みたき総合病院では、キャリアアップを目指す人へのサポート体制が充実しています。長期研修時の費用や給与保証もあり、日々の研修や学会への参加も出張扱いです。また、活動時間の保証、フォローアップ研修、地域の認定看護師や専門看護師との合同勉強会、院内での教育の機会や活動報告をする機会にも恵まれています。認定看護師の活動を理解してもらえるために、自分自身の考えをしっかりもつことですが、組織が理解しようとする姿勢も必要です。繰り返し話し合える場があり、それが当院の最大の魅力です。

今後の目標や挑戦してみたいことはありますか?

今後、力を注いでいきたいことは、「みたき総合病院に行けば、緩和ケアの相談ができる」といった患者さまやご家族、そして、医療従事者も気楽に相談ができる仕組みとして、当院でも緩和ケアチームを立ち上げたいです。
当院の強みは、緩和ケア外来と病棟との一元化により、緩和ケアの継続看護が実践できることです。また、在宅医療も充実しているため、同行訪問を実践しながら、患者さまやご家族を理解してくれる看護師がいつでもどこでも居てくれる。そのような思いになってもらえるつながりを作りたいですね。また、自分が得た緩和ケアに関する新たな知識を現場に取り入れ、一緒に緩和ケアができる、緩和ケアをぜひ実践したいと思うスタッフが1人でも増えてくれたらいいなぁって…心から願うばかりです。

最後に、オフ日の楽しみは?

ゆっくり自分の時間を過ごすことです。旅に出かけたり、買い物をしたり、リフレクソロジーなどなど、その時に思いついたこと、好きなことをして過ごしています。

中野 洋子糖尿病看護認定看護師

これまでの経歴を簡単に教えてください。

糖尿病看護を深めるきっかけになったのは、糖尿病神経障害から足潰瘍に至った患者さまとの出会いでした。糖尿病専門医、皮膚科医師、病棟薬剤師、管理栄養士、社会福祉士と連携をとり、チームとして患者さまに向き合いながら、糖尿病看護を学びました。一方で、自分の力不足を感じることがありました。その後、結婚と出産を経て看護に携わっていく中で「糖尿病看護を深めたい」「糖尿病という病気の理解を突き詰めたい」という思いが強くなり、家族の協力を得て、糖尿病看護認定看護師教育課程に進みました。そこに辿り着くまで、看護師になってから15年以上が経っていました。

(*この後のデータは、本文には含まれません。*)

[src/rtl/control_sequencer.sv]
// control_sequencer: hardwired Moore control unit stepping fetch and execute for the Mini-SRC datapath.
module control_sequencer #(
    parameter int NUM_REGS = 16,
    parameter int ALU_W = 5
) (
    input  logic                clock,
    input  logic                clear,
    input  logic [31:0]         IR,
    input  logic                stop,
    output logic [NUM_REGS-1:0] R_in,
    output logic [NUM_REGS-1:0] R_out,
    output logic                PCout,
    output logic                PCin,
    output logic                IncPC,
    output logic                MARin,
    output logic                Read,
    output logic                MDRin,
    output logic                MDRout,
    output logic                IRin,
    output logic                Yin,
    output logic                Zin,
    output logic                Zlowout,
    output logic                Zhighout,
    output logic                HIin,
    output logic                LOin,
    output logic [ALU_W-1:0]    ALU_Control,
    output logic                Run
);
    typedef enum logic [3:0] {RST, T0, T1, T2, T3, T4, T5, T6, HALTED} state_t;
    localparam logic [NUM_REGS-1:0] ONE = 1;
    state_t state, next, fin;
    logic [4:0] op;
    logic alu3, muldiv, unary, halt;
    logic [NUM_REGS-1:0] ra_oh, rb_oh, rc_oh;
    logic [ALU_W-1:0] alu_op;
    logic ir_unused;
    assign op = IR[31:27];
    assign alu3 = op >= 5'd2 && op <= 5'd10;
    assign muldiv = op == 5'd15 || op == 5'd16;
    assign unary = op == 5'd17 || op == 5'd18;
    assign halt = op == 5'd27;
    assign ra_oh = ONE << IR[26:23];
    assign rb_oh = ONE << IR[22:19];
    assign rc_oh = ONE << IR[18:15];
    assign alu_op = ALU_W'(op - 5'd2);
    assign ir_unused = ^IR[14:0];
    // stop only matters at the edge that would otherwise return to T0
    assign fin = stop ? HALTED : T0;
    assign Run = state != RST && state != HALTED;

    always_ff @(posedge clock or negedge clear)
        if (!clear) state <= RST;
        else state <= next;

    always_comb begin
        next = state;
        {R_in, R_out, PCout, PCin, IncPC, MARin, Read, MDRin, MDRout, IRin,
         Yin, Zin, Zlowout, Zhighout, HIin, LOin, ALU_Control} = '0;
        case (state)
            RST: next = T0;
            T0: begin
                next = T1;
                {PCout, MARin, IncPC, Zin} = '1;
            end
            T1: begin
                next = T2;
                {Zlowout, PCin, Read, MDRin} = '1;
            end
            T2: begin
                next = halt ? HALTED : (alu3 || muldiv || unary) ? T3 : fin;
                {MDRout, IRin} = '1;
            end
            T3: begin
                next = T4;
                R_out = muldiv ? ra_oh : rb_oh;
                Yin = !unary;
                Zin = unary;
                ALU_Control = unary ? alu_op : '0;
            end
            T4: begin
                next = unary ? fin : T5;
                R_out = unary ? '0 : muldiv ? rb_oh : rc_oh;
                R_in = unary ? ra_oh : '0;
                Zlowout = unary;
                Zin = !unary;
                ALU_Control = unary ? '0 : alu_op;
            end
            T5: begin
                next = muldiv ? T6 : fin;
                Zlowout = 1'b1;
                LOin = muldiv;
                R_in = muldiv ? '0 : ra_oh;
            end
            T6: begin
                next = fin;
                {Zhighout, HIin} = '1;
            end
            default: next = HALTED;
        endcase
    end
endmodule

[config.mk]
export PLATFORM = sky130hd
export DESIGN_NAME = control_sequencer
export DESIGN_NICKNAME = d
export VERILOG_FILES = /design/src/rtl/control_sequencer.sv
export SDC_FILE = /design/constraint.sdc
export NUM_CORES = 1
export LEC_CHECK = 0
export CAP_MARGIN = 15
export CORE_MARGIN = 1.5
export CORE_UTILIZATION = 39
export DETAILED_ROUTE_END_ITERATION = 8
export PLACE_DENSITY = 0.89
export SLEW_MARGIN = 20
export SYNTH_ARGS = -nofsm -noshare
export SYNTH_HDL_FRONTEND = slang
export SYNTH_SLANG_ARGS = --single-unit
[constraint.sdc]
create_clock -name clock -period 2.13 [get_ports clock]
set_input_delay 0.213 -clock clock [delete_from_list [all_inputs] [get_ports clock]]
set_output_delay 0.213 -clock clock [all_outputs]
set_load 0.05 [all_outputs]
==> results of run 1 <==
[how the worst max path moves through the flow]
stage,slack [ns],to,cells after the start
global placement,-0.14,state[2]$_DFF_PN0_,9
finish,-0.23,R_out[12],6
global route,-0.33,R_out[8],5
floorplan,-0.31,R_in[10],5
detailed placement,-0.23,state[2]$_DFF_PN0_,9
CTS,-0.04,R_out[3],6
[cell usage after synthesis, types with 2 or more instances]
cell / n
nor2b_1: 7
buf_1: 6
inv_1: 4
or4b_1: 2
nor4_1: 17
o22ai_1: 10
nor2_1: 36
or2_2: 2
nand2b_1: 16
mux2i_1: 21
ha_1: 2
a31oi_1: 6
a21oi_1: 3
nand3_1: 7
buf_2: 5
nor3_1: 18
a311oi_1: 7
clkbuf_1: 9
or3_1: 2
dfrtp_1: 4
nor3b_1: 2
a211o_1: 2
buf_4: 9
nand2_1: 13
xor2_1: 2
nand4_1: 3
[kinds of logic after synthesis]
kind of cell	after synthesis	synth area share, %
AND/OR/NAND/NOR	135	47.4
buffers and inverters	34	11.3
multiplexers	21	13.6
adder cells (fa/ha/maj)	2	1.62
flip-flops	4	6.48
AO/OA/AOI/OAI	38	17.8
XOR/XNOR	3	1.70
[area by class of cell]
class                   instances  share of cell area (%)
clock buffers                   3                    1.16
inverters                       4                   0.422
multi-input cells             200                    52.3
flip-flops and latches          4                    2.81
well taps                      48                    1.69
repair buffers                130                    41.6
[report_power, final]
group          internal (mW)  switching (mW)  leakage [nW]  total, mW
Sequential            0.0807         0.00608        0.0508     0.0868
Clock                  0.120          0.0373        0.0216      0.158
Combinational          0.193           0.286          1.38      0.479
Total                  0.394           0.329          1.46      0.724
[per-layer routing]
layer | GRT usage, % | vias up
li1 | - | 1084
met1 | 51.3 | 1330
met2 | 71.1 | 390
met3 | 11.1 | 150
met4 | 21.9 | 0
met5 | 0 | -
[repair_timing]
item	CTS	global route
setup endpoints to repair	40	41
gates cloned	4	0
gates resized for setup	54	41
pin swaps	15	9
setup buffers	9	11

認定看護師として、現在はどのような仕事や活動をされていますか?

院内では療養指導にあたるスタッフの相談対応にあたり、知識や技術の底上げを行っています。院外では対象にあわせた方法で、糖尿病や糖尿病看護について研修やファシリテーターを行っています。糖尿病患者さまが体験している病の状態は一人ひとり違います。疾患の特徴もですが、これまで辿ってこられた人生経験や家庭や社会での役割、疾患をどのように捉えているのか、今後どのようにされたいかなどの生き方や価値観も、もちろん一人ひとり違います。私は糖尿病患者さまが大切にしている考え方が「その人らしさ」だと思います。糖尿病看護認定看護師として、その人らしく生活する中で糖尿病の治療を組み込むにはどのようにすればよいか、患者さまやご家族と一緒に考えていきたいと思います。

資格を取ろうと思ったきっかけは?

私が勤務していた当時の職場に糖尿病看護認定看護師の方はいませんでした。ですが、研修会のグループワークの時にファシリテーターで、糖尿病看護認定看護師の方とお話する機会があり、患者さまを捉える視点が今までの自分と全く違い、疾患や病態の知識も深く、そのことも患者さんへの理解につながっていると気づきました。足潰瘍がある糖尿病患者さまのことで力不足を感じていたのですが、認定看護師さんとお話したことによって、糖尿病看護に対する思いが前向きに変わり、深く学びたいと思うようになりました。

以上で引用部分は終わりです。